One of my favorite quotes of all time is this: “There are some who exaggerate the importance of taste, who make it a shrine at which they worship. Good taste, like education, simply opens new opportunities for the enjoyment of life.” Stanley Marcus, Quest for the Best (1979).

Mr. Marcus of Neiman Marcus knew about standards, & it wasn't about fashion. He made it a way of life. Neiman Marcus could sell you someting for $2,000 that the guy down the street couldn't sell you for $20 because Mr. Marcus developed standards for himself and his business.

In life, if you do not have standards you can be trusted. Frankly, when you don't have standards you can't trust yourself. We don't have to base our standards on the "norm" or what people think they should be, but our standards must have some viability, structure and functionability that will enable us to navigate through life and excel in our daily life.

We simply need to GO FOR MORE! Why speak one language when you can speak four? Why learn one skill if you can be excellent in three? Why limit yourself when God puts no limit on you, but death? Live in excellence until that time comes; God expects nothiing less from us.

Citizen Ojo said...

Good Points!!! I read your Blog often and you really push accountability. Although everything I don’t necessarily agree with. You are consistent in your beliefs. That I can respect. Keep up the good works.

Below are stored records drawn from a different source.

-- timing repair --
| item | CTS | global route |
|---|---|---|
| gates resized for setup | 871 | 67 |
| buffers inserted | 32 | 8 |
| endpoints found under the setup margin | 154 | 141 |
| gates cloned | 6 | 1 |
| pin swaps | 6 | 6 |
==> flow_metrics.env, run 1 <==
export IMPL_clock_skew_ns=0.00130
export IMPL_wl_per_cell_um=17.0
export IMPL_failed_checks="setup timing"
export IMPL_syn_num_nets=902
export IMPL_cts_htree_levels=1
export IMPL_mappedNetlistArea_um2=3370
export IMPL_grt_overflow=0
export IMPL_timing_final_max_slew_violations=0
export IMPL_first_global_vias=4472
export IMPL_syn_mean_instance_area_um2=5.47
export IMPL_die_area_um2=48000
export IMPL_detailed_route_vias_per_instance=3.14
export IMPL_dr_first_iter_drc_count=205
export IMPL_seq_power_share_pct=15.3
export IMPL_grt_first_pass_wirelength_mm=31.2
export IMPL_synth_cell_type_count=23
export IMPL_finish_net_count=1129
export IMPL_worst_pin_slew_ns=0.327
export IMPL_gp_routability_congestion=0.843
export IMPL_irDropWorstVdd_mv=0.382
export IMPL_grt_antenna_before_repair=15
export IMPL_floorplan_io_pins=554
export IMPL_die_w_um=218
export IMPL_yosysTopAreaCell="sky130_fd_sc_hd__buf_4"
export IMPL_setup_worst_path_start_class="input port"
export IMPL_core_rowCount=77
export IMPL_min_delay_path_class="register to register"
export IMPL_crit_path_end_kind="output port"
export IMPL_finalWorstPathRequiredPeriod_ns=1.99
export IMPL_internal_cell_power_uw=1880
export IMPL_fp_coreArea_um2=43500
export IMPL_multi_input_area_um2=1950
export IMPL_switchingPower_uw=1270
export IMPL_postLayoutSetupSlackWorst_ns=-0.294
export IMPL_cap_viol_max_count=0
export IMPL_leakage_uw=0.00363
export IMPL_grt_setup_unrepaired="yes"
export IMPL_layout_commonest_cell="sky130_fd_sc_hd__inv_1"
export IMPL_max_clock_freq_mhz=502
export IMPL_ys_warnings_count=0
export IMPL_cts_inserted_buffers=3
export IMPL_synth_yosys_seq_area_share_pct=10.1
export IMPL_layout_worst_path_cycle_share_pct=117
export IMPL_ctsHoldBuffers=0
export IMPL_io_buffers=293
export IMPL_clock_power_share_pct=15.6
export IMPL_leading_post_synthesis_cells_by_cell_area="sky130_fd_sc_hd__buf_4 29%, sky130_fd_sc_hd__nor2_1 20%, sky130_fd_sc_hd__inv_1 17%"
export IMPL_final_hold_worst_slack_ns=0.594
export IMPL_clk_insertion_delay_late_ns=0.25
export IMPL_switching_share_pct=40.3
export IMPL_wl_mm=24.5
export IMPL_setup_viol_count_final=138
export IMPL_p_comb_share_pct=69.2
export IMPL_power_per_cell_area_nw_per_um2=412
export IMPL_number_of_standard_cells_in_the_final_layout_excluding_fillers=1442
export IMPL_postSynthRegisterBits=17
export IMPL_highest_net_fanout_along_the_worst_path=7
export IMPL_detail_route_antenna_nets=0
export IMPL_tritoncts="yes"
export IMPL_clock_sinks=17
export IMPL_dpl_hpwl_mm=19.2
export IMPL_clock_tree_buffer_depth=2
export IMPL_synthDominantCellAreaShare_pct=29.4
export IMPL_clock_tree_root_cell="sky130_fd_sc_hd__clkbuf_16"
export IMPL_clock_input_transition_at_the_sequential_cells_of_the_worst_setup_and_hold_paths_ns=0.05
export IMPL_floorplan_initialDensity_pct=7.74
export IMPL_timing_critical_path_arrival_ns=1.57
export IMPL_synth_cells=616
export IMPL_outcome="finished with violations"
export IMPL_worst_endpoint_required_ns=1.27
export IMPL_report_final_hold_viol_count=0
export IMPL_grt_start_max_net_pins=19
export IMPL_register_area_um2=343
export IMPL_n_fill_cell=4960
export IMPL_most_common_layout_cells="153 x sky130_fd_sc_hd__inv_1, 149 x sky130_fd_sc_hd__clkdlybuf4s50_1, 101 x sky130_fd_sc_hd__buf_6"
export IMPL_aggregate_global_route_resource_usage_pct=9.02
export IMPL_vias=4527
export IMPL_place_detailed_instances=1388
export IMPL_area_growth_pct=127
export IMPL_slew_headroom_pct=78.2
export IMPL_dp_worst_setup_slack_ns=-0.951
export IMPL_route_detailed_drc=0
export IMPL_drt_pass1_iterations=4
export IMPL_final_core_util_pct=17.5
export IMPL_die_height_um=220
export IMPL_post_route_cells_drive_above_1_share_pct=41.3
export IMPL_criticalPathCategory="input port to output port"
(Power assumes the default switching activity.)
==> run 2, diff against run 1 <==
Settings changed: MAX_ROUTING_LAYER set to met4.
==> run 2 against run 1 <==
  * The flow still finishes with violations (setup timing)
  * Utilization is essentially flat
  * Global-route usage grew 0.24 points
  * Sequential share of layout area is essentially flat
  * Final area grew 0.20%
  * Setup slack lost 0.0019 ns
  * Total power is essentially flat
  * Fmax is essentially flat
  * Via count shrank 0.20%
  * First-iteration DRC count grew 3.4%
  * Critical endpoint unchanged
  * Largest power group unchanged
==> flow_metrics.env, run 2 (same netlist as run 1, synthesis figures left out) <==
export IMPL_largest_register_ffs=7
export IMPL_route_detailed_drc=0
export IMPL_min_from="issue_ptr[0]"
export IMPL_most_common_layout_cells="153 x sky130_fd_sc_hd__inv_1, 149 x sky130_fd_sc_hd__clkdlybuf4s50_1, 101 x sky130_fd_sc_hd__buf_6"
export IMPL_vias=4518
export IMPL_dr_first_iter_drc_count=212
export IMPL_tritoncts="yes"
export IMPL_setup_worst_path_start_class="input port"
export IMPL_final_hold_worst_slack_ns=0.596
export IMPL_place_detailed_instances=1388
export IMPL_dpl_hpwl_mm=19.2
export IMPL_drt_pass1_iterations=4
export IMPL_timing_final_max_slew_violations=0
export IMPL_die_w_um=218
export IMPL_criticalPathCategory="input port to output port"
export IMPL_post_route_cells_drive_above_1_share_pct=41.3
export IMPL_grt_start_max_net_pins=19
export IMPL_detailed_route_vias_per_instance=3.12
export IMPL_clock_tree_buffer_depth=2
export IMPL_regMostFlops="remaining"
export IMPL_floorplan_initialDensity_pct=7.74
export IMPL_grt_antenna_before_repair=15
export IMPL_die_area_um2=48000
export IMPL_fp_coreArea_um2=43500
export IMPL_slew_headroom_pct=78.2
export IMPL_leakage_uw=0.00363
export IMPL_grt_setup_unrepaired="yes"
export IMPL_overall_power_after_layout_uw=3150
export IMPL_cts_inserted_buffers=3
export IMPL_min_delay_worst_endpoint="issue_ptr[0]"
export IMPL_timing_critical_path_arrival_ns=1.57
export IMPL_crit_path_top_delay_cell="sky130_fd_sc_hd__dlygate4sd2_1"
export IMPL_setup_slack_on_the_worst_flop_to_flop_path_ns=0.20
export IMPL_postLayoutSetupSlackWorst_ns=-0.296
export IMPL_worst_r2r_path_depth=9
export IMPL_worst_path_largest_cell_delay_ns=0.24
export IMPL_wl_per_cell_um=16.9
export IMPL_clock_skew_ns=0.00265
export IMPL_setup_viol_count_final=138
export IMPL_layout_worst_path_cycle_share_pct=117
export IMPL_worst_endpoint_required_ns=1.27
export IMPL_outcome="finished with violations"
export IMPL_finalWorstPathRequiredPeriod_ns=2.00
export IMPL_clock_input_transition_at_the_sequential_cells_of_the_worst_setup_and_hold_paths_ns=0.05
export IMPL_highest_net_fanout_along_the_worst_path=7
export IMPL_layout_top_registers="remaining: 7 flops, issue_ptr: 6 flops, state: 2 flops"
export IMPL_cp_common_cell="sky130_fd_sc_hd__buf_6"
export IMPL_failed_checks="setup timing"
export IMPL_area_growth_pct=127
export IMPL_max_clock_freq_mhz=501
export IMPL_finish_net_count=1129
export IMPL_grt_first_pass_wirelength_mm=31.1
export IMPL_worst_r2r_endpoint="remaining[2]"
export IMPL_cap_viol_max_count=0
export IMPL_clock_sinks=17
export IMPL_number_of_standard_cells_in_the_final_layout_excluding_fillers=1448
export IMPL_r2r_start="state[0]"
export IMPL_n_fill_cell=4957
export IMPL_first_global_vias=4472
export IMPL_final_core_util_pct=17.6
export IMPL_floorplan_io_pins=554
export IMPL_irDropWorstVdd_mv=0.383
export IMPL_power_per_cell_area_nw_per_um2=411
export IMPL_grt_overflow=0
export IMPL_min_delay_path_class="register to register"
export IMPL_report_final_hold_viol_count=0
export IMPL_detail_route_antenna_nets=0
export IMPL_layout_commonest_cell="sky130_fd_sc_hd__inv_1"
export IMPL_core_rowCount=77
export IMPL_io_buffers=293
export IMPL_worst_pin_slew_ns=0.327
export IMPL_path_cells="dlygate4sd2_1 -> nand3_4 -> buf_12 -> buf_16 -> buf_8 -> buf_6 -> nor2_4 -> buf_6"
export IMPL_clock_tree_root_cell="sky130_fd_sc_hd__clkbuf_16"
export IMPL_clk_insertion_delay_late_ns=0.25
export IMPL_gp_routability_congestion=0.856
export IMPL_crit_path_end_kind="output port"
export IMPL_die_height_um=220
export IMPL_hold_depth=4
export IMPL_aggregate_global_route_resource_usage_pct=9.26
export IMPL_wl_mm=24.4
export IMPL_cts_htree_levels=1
<file path="src/rtl/fsm_seq_pkg.sv">
// Shared types for the run sequencer and its downstream timer.
package fsm_seq_pkg;

    localparam int TMR_N_DEFAULT = 256;

    typedef enum logic [2:0] {
        S_IDLE,
        S_ARM,
        S_WAIT,
        S_CLEAR,
        S_FINISH,
        S_FAULT
    } seq_state_t;

    typedef struct packed {
        logic tmr_start;
        logic tmr_clear;
        logic busy;
        logic done;
        logic err;
    } seq_out_t;

    // Moore output decode, applied to the state being entered so outputs are registered
    function automatic seq_out_t seq_outs(input seq_state_t s);
        seq_out_t o;
        o = '0;
        case (s)
            S_ARM:    begin o.tmr_start = 1'b1; o.busy = 1'b1; end
            S_WAIT:   o.busy = 1'b1;
            S_CLEAR:  begin o.tmr_clear = 1'b1; o.busy = 1'b1; end
            S_FINISH: begin o.done = 1'b1; o.busy = 1'b1; end
            S_FAULT:  begin o.err = 1'b1; o.tmr_clear = 1'b1; o.busy = 1'b1; end
            default:  o = '0;
        endcase
        return o;
    endfunction

endpackage

</file>
<file path="src/rtl/fsm_sequencer.sv">
// Runs the downstream timer CYCLES times back to back, with abort, watchdog fault and run count.
module fsm_sequencer
    import fsm_seq_pkg::*;
#(
    parameter int N       = TMR_N_DEFAULT,
    parameter int RUNS_W  = 4,
    parameter int TIMEOUT = N + 8
) (
    input  logic              CLK,
    input  logic              RESET,
    input  logic              GO,
    input  logic [RUNS_W-1:0] CYCLES,
    input  logic              ABORT,
    input  logic              CLR_ERR,
    input  logic              TMR_READY,
    output logic              TMR_START,
    output logic              TMR_CLEAR,
    output logic              BUSY,
    output logic              DONE,
    output logic              ERR,
    output logic [RUNS_W-1:0] RUNS
);

    localparam int WC_W = $clog2(TIMEOUT + 1);
    localparam logic [WC_W-1:0] WC_LAST = WC_W'(TIMEOUT - 1);

    seq_state_t        state;
    seq_out_t          outs;
    logic [RUNS_W-1:0] target;
    logic              abort_f;
    logic [WC_W-1:0]   wcnt;
    logic [RUNS_W:0]   runs_nx;

    // extra bit catches the all-ones case so the count saturates instead of wrapping
    assign runs_nx = {1'b0, RUNS} + (RUNS_W + 1)'(1);

    always_ff @(posedge CLK or posedge RESET) begin
        if (RESET) begin
            state   <= S_IDLE;
            outs    <= '0;
            RUNS    <= '0;
            target  <= '0;
            abort_f <= 1'b0;
            wcnt    <= '0;
        end else begin
            case (state)
                S_IDLE: if (GO) begin
                    RUNS    <= '0;
                    abort_f <= 1'b0;
                    if (CYCLES != '0) begin
                        target <= CYCLES;
                        state  <= S_ARM;
                        outs   <= seq_outs(S_ARM);
                    end else begin
                        state <= S_FINISH;
                        outs  <= seq_outs(S_FINISH);
                    end
                end
                S_ARM: begin
                    if (ABORT) abort_f <= 1'b1;
                    wcnt  <= '0;
                    state <= S_WAIT;
                    outs  <= seq_outs(S_WAIT);
                end
                S_WAIT: begin
                    if (ABORT) abort_f <= 1'b1;
                    wcnt <= wcnt + WC_W'(1);
                    if (TMR_READY) begin
                        state <= S_CLEAR;
                        outs  <= seq_outs(S_CLEAR);
                    end else if (wcnt == WC_LAST) begin
                        state <= S_FAULT;
                        outs  <= seq_outs(S_FAULT);
                    end
                end
                S_CLEAR: begin
                    if (!runs_nx[RUNS_W]) RUNS <= runs_nx[RUNS_W-1:0];
                    if (runs_nx == {1'b0, target} || abort_f) begin
                        state <= S_FINISH;
                        outs  <= seq_outs(S_FINISH);
                    end else begin
                        state <= S_ARM;
                        outs  <= seq_outs(S_ARM);
                    end
                end
                S_FINISH: begin
                    state <= S_IDLE;
                    outs  <= seq_outs(S_IDLE);
                end
                S_FAULT: if (CLR_ERR) begin
                    state <= S_IDLE;
                    outs  <= seq_outs(S_IDLE);
                end
                default: begin
                    state <= S_IDLE;
                    outs  <= seq_outs(S_IDLE);
                end
            endcase
        end
    end

    assign TMR_START = outs.tmr_start;
    assign TMR_CLEAR = outs.tmr_clear;
    assign BUSY      = outs.busy;
    assign DONE      = outs.done;
    assign ERR       = outs.err;

endmodule

</file>
<file path="config.mk">
export PLATFORM = sky130hd
export DESIGN_NAME = fsm_sequencer
export DESIGN_NICKNAME = d
export VERILOG_FILES = /design/src/rtl/fsm_seq_pkg.sv /design/src/rtl/fsm_sequencer.sv
export SDC_FILE = /design/constraint.sdc
export NUM_CORES = 1
export LEC_CHECK = 0
export BUFFER_PORTS_ARGS = -buffer_cell sky130_fd_sc_hd__buf_2
export CAP_MARGIN = 20
export CORE_ASPECT_RATIO = 1.1
export CORE_MARGIN = 2
export CORE_UTILIZATION = 35
export CTS_CLUSTER_DIAMETER = 150
export DETAILED_ROUTE_END_ITERATION = 7
export GPL_ROUTABILITY_DRIVEN = 0
export HOLD_SLACK_MARGIN = 0.15
export PLACE_DENSITY = 0.6
export SKIP_LAST_GASP = 1
export SLEW_MARGIN = 0
export SYNTH_ARGS = -nofsm -noshare
export SYNTH_HDL_FRONTEND = slang
export SYNTH_SLANG_ARGS = --single-unit
</file>
<file path="constraint.sdc">
create_clock -name CLK -period 2.7 [get_ports CLK]
set_clock_uncertainty 0.1 [all_clocks]
set_input_delay 0 -clock CLK [delete_from_list [all_inputs] [get_ports CLK]]
set_output_delay 0 -clock CLK [all_outputs]
set_load 0.05 [all_outputs]
</file>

Faith at Acts of Faith Blog said...

Christian H: I asked you to tone down the language before you submit. I'm not going to edit your reply so you may resubmit. Also no woman is responsible for teaching males how to behave. That's the role of a man. Which was highlighted rather prominently with the Cosby clip. The fact that so many black women are Raising Him Alone is a huge problem and needs to cease immediately.

Researchbuff: Welcome and thank you for your kind words! Yes lots of excuses do get made and it only hurts the ones making them.

CW: Children having children and women raising them alone is why so many are ill-equipped at dealing with life. I don't think anyone here would get sidetracked by discussing schools. I actually attended Catholic school with a few stints at public and the difference was like night and day. Having to shell out extra money adds a layer of involvement that those who use school as a babysitter, etc miss out on. I wasn't going to let that happen anyway....

Felicia: Well I'm glad we still have these shows to watch every day! I find I get so much more out of them 20+years later and am very grateful.

K.C.: Yes standards ARE the missing link today for everything.

Bluebutterfly: You've got me fired up now!

Citizen Ojo: Thanks so much. Consistency is a GREAT thing so I am very flattered you would mentioned that.

bwdb said...

Thanks Faith:

Actually when in the 4th grade I BEGGED to goto Catholic school...However my DBR father did not do right and mom could not afford it...Therefore I was temporarily stuck in a school with a bunch of "Shenequa's" kids....

*This is a good group...I finds it helpful to counter the 'dissenters' up front by exposing the typical derailment techniques...

And Faith, would you write me please? I need to share some info with you...


Faith at Acts of Faith Blog said...

CW: I can relate.

Anonymous said...

LOL-- I was just thinking about this the other day; why black folks didn't think that the Cosby's were a real representation of a black family, but not now that the Obama's are in office, they're the ideal???

P.S. I haven't read through the entire post and comments, so I may post something later!